[ G.R. No. 229179. March 29, 2022 ]
BENHUR SHIPPING CORPORATION/SUN MARINE SHIPPING S.A. AND EDGAR B. BRUSELAS, PETITIONERS, VS. ALEX PEÑAREDONDA RIEGO, RESPONDENT.
CONCURRING AND DISSENTING OPINION
CAGUIOA, J.:
The ponencia resolves to deny the instant Petition for Review on Certiorari1 filed by petitioners, which assails the Decision2 dated September 30, 2016 and Resolution3 dated January 6, 2017 of the Court of Appeals (CA) in CA-G.R. SP No. 142911, finding that respondent is entitled to total and permanent disability benefits and attorney's fees.
As narrated in the ponencia, respondent was working as Chief Cook on board the vessel of Sun Marine Shipping S.A., the foreign principal of Benhur Shipping Corporation (BSC). While on board the vessel, respondent felt abdominal and lower back pain. He was brought for a medical check-up in Thailand. Upon examination, he was recommended for repatriation. On December 15, 2013, he arrived in the Philippines and was endorsed to Dr. Robert D. Lim. the company-designated physician, for further medical treatment.4
Respondent underwent several medical examinations, treatments, and rehabilitation from December 16, 2013 until May 26, 2014, when the company-designated physician issued a final medical assessment indicating that respondent still complained of back pain despite rehabilitation and that his final disability grade under the Philippine Overseas Employment Administration (POFA) schedule of disabilities is at Grade 11 — one-third (1/3) loss of lifting power. Notably, on May 30, 2014, the company-designated physician issued a certification that respondent has undergone medical/surgical evaluation treatment from December 16, 2013 to present due to Hiatal Hernia; L4-L5, L5-S1 Disc Bulge.5
Consequently, respondent consulted with a physician of his choice for a second medical opinion.
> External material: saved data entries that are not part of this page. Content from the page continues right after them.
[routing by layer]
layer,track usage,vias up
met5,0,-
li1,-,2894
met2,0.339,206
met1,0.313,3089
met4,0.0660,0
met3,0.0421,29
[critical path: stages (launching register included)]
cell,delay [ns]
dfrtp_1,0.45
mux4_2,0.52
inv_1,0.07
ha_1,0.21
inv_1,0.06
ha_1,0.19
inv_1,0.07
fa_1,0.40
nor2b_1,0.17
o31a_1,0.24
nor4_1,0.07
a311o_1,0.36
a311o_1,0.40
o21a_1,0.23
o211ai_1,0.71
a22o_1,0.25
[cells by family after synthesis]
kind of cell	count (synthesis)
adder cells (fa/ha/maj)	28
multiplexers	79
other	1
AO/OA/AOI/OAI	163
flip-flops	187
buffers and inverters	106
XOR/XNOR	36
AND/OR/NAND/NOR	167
### config.mk
export PLATFORM = sky130hd
export DESIGN_NAME = mem_arbiter_rr
export DESIGN_NICKNAME = d
export VERILOG_FILES = /design/src/rtl/mem_arbiter_rr.sv
export SDC_FILE = /design/constraint.sdc
export NUM_CORES = 1
export LEC_CHECK = 0
export ABC_AREA = 1
export CAP_MARGIN = 20
export CORE_AREA = 3 3 115 117
export CTS_BUF_LIST = sky130_fd_sc_hd__clkbuf_8
export DETAILED_ROUTE_END_ITERATION = 8
export DIE_AREA = 0 0 118 120
export GPL_TIMING_DRIVEN = 0
export SKIP_LAST_GASP = 1
export SYNTH_ARGS = -nofsm -noshare
export SYNTH_HDL_FRONTEND = slang
export SYNTH_SLANG_ARGS = --single-unit
### constraint.sdc
create_clock -name clk -period 3.5 [get_ports clk]
set_input_delay 0.875 -clock clk [delete_from_list [all_inputs] [get_ports clk]]
set_output_delay 0.875 -clock clk [all_outputs]
set_load 0.01 [all_outputs]
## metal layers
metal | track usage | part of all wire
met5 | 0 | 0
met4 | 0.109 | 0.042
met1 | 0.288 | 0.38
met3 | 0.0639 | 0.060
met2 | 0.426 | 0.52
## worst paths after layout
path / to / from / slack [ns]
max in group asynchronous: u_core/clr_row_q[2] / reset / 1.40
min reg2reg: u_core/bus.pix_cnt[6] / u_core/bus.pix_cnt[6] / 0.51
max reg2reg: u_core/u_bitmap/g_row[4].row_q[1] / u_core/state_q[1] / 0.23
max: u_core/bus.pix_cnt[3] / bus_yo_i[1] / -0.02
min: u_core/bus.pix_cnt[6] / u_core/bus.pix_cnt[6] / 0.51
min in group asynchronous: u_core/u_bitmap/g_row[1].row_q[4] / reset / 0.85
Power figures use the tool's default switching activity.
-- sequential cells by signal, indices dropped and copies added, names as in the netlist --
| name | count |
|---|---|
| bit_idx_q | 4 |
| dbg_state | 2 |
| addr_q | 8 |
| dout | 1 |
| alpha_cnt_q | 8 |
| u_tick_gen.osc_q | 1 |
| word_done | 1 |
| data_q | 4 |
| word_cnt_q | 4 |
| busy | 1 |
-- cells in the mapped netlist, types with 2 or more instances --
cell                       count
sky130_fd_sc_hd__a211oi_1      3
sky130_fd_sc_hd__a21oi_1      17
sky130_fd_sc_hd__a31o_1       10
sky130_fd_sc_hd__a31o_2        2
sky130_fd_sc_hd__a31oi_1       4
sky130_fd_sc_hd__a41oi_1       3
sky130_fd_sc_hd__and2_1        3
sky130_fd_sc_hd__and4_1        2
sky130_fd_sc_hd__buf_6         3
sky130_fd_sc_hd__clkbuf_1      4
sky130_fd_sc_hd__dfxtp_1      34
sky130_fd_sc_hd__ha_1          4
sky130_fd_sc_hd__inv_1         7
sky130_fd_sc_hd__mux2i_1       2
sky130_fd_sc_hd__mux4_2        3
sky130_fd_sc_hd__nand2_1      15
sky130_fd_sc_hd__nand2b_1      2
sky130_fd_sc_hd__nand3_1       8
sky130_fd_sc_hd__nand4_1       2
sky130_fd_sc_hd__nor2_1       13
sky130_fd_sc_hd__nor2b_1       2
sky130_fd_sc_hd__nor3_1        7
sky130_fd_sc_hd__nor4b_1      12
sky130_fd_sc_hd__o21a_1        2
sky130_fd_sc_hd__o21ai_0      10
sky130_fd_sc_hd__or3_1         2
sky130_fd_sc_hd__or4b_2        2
$ cat src/flat_wrapper.sv
// flat-port wrapper written by rule: the top's interface ports become plain ports
module wb_dual_master_arbiter_flat 
#(
  parameter int unsigned TIMEOUT_CYCLES = 255
)
  (wb_clk_i, wb_rst_i, m0_err_o, m1_err_o, gnt_o, m0_adr, m0_dat_w, m0_we, m0_sel, m0_stb, m0_cyc, m0_dat_r, m0_ack, m1_adr, m1_dat_w, m1_we, m1_sel, m1_stb, m1_cyc, m1_dat_r, m1_ack, s_adr, s_dat_w, s_we, s_sel, s_stb, s_cyc, s_dat_r, s_ack);
  wb_dual_master_arbiter_if m0_i ();
  wb_dual_master_arbiter_if m1_i ();
  wb_dual_master_arbiter_if s_i ();
  input  logic wb_clk_i;
  input  logic wb_rst_i;
  output logic m0_err_o;
  output logic m1_err_o;
  output logic [1:0] gnt_o;
  input wire logic [$bits(m0_i.adr)-1:0] m0_adr;
  input wire logic [$bits(m0_i.dat_w)-1:0] m0_dat_w;
  input wire logic [$bits(m0_i.we)-1:0] m0_we;
  input wire logic [$bits(m0_i.sel)-1:0] m0_sel;
  input wire logic [$bits(m0_i.stb)-1:0] m0_stb;
  input wire logic [$bits(m0_i.cyc)-1:0] m0_cyc;
  output wire logic [$bits(m0_i.dat_r)-1:0] m0_dat_r;
  output wire logic [$bits(m0_i.ack)-1:0] m0_ack;
  input wire logic [$bits(m1_i.adr)-1:0] m1_adr;
  input wire logic [$bits(m1_i.dat_w)-1:0] m1_dat_w;
  input wire logic [$bits(m1_i.we)-1:0] m1_we;
  input wire logic [$bits(m1_i.sel)-1:0] m1_sel;
  input wire logic [$bits(m1_i.stb)-1:0] m1_stb;
  input wire logic [$bits(m1_i.cyc)-1:0] m1_cyc;
  output wire logic [$bits(m1_i.dat_r)-1:0] m1_dat_r;
  output wire logic [$bits(m1_i.ack)-1:0] m1_ack;
  output wire logic [$bits(s_i.adr)-1:0] s_adr;
  output wire logic [$bits(s_i.dat_w)-1:0] s_dat_w;
  output wire logic [$bits(s_i.we)-1:0] s_we;
  output wire logic [$bits(s_i.sel)-1:0] s_sel;
  output wire logic [$bits(s_i.stb)-1:0] s_stb;
  output wire logic [$bits(s_i.cyc)-1:0] s_cyc;
  input wire logic [$bits(s_i.dat_r)-1:0] s_dat_r;
  input wire logic [$bits(s_i.ack)-1:0] s_ack;
  assign m0_i.adr = m0_adr;
  assign m0_i.dat_w = m0_dat_w;
  assign m0_i.we = m0_we;
  assign m0_i.sel = m0_sel;
  assign m0_i.stb = m0_stb;
  assign m0_i.cyc = m0_cyc;
  assign m0_dat_r = m0_i.dat_r;
  assign m0_ack = m0_i.ack;
  assign m1_i.adr = m1_adr;
  assign m1_i.dat_w = m1_dat_w;
  assign m1_i.we = m1_we;
  assign m1_i.sel = m1_sel;
  assign m1_i.stb = m1_stb;
  assign m1_i.cyc = m1_cyc;
  assign m1_dat_r = m1_i.dat_r;
  assign m1_ack = m1_i.ack;
  assign s_adr = s_i.adr;
  assign s_dat_w = s_i.dat_w;
  assign s_we = s_i.we;
  assign s_sel = s_i.sel;
  assign s_stb = s_i.stb;
  assign s_cyc = s_i.cyc;
  assign s_i.dat_r = s_dat_r;
  assign s_i.ack = s_ack;
  wb_dual_master_arbiter #(.TIMEOUT_CYCLES(TIMEOUT_CYCLES)) u_core (.wb_clk_i(wb_clk_i), .wb_rst_i(wb_rst_i), .m0(m0_i), .m1(m1_i), .s(s_i), .m0_err_o(m0_err_o), .m1_err_o(m1_err_o), .gnt_o(gnt_o));
endmodule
Dr. Fidel M. Magtira issued a medical report stating that respondent is suffering from permanent disability and he is permanently unfit to work in any capacity. As such, on June 11, 2014, respondent, through counsel, sent a letter to BSC informing them of the assessment of his chosen physician and requesting that BSC shoulder his medical treatment fees since he has no financial capacity to support the same. Further, respondent requested BSC to refer him to a third doctor should it continue to refuse to shoulder his treatment and therapy. Respondent reiterated his requests in another letter dated June 25, 2014. When his request was unacted upon, respondent filed a complaint for total and permanent disability benefits, moral and exemplary damages, and attorney's fees against petitioners.6
The ponencia denies the instant petition on three grounds: (1) the company-designated physician failed to issue a final and valid assessment within the 120-dav period, and even if extended to 240 days, the issued assessment on May 26, 2014 was not final and valid because the company-designated physician issued a certification on May 30, 2014 indicating that respondent has undergone medical evaluation up to such date, which demonstrates that his treatment was still continuing even after the May 26 final assessment;7 (2) even assuming that there was a valid assessment, respondent is entitled to total and permanent disability benefits for the employer's failure to refer the matter to a third doctor;8 and (3) due to the employer's failure to refer the matter to a third doctor, the tribunals and courts are empowered to conduct their own assessment to resolve the conflicting findings of the company-designated physician and the seafarer's chosen physician based on totality of evidence, which in this case, the findings of the seafarer's chosen physician appears more credible.9
I concur with the ponencia that the company-designated physician failed to issue a final and valid assessment within the 120/240-day period mandated under the law. Since the company-designated physician failed to issue a final medical assessment within the prescribed period, respondent' s condition is deemed total and permanent disability by operation of law, following the Court's ruling in Elburg Shipmanagement Phils., Inc. v. Quiogue, Jr.10 (Elburg), which provides:
1. The company-designated physician must issue a final medical assessment on the seafarer's disability grading within a period of 120 days from the time the seafarer reported to him;
2. If the company-designated physician fails to give his assessment within the period of 120 days, without any justifiable reason, then the seafarer's disability becomes permanent and total;
3. If the company-designated physician fails to give his assessment within the period of 120 days with a sufficient justification (e.g., seafarer required further medical treatment or seafarer was uncooperative), then the period of diagnosis and treatment shall be extended to 240 days.1a⍵⍴h!1 The employer has the burden to prove that the company-designated physician has sufficient justification to extend the period; and
4. If the company-designated physician still fails to give his assessment within the extended period of 240 days, then the seafarer's disability becomes permanent and total, regardless of any justification.11
Moreover, because of a lack of a final and valid assessment from the company-designated physician, the conflict resolution mechanism finds no application here. Jurisprudence has laid down the conditions upon which the mandatory procedure of the "referral to a third doctor" rule takes place. In Marlow Navigation Philippines, Inc. v. Osias,12 the Court ruled:
Based on the above[-]cited provision, the referral to a third doctor is mandatory when: (1) there is a valid and timely assessment by the company-designated physician and (2) the appointed doctor of the seafarer refuted such assessment.13 (Emphasis supplied)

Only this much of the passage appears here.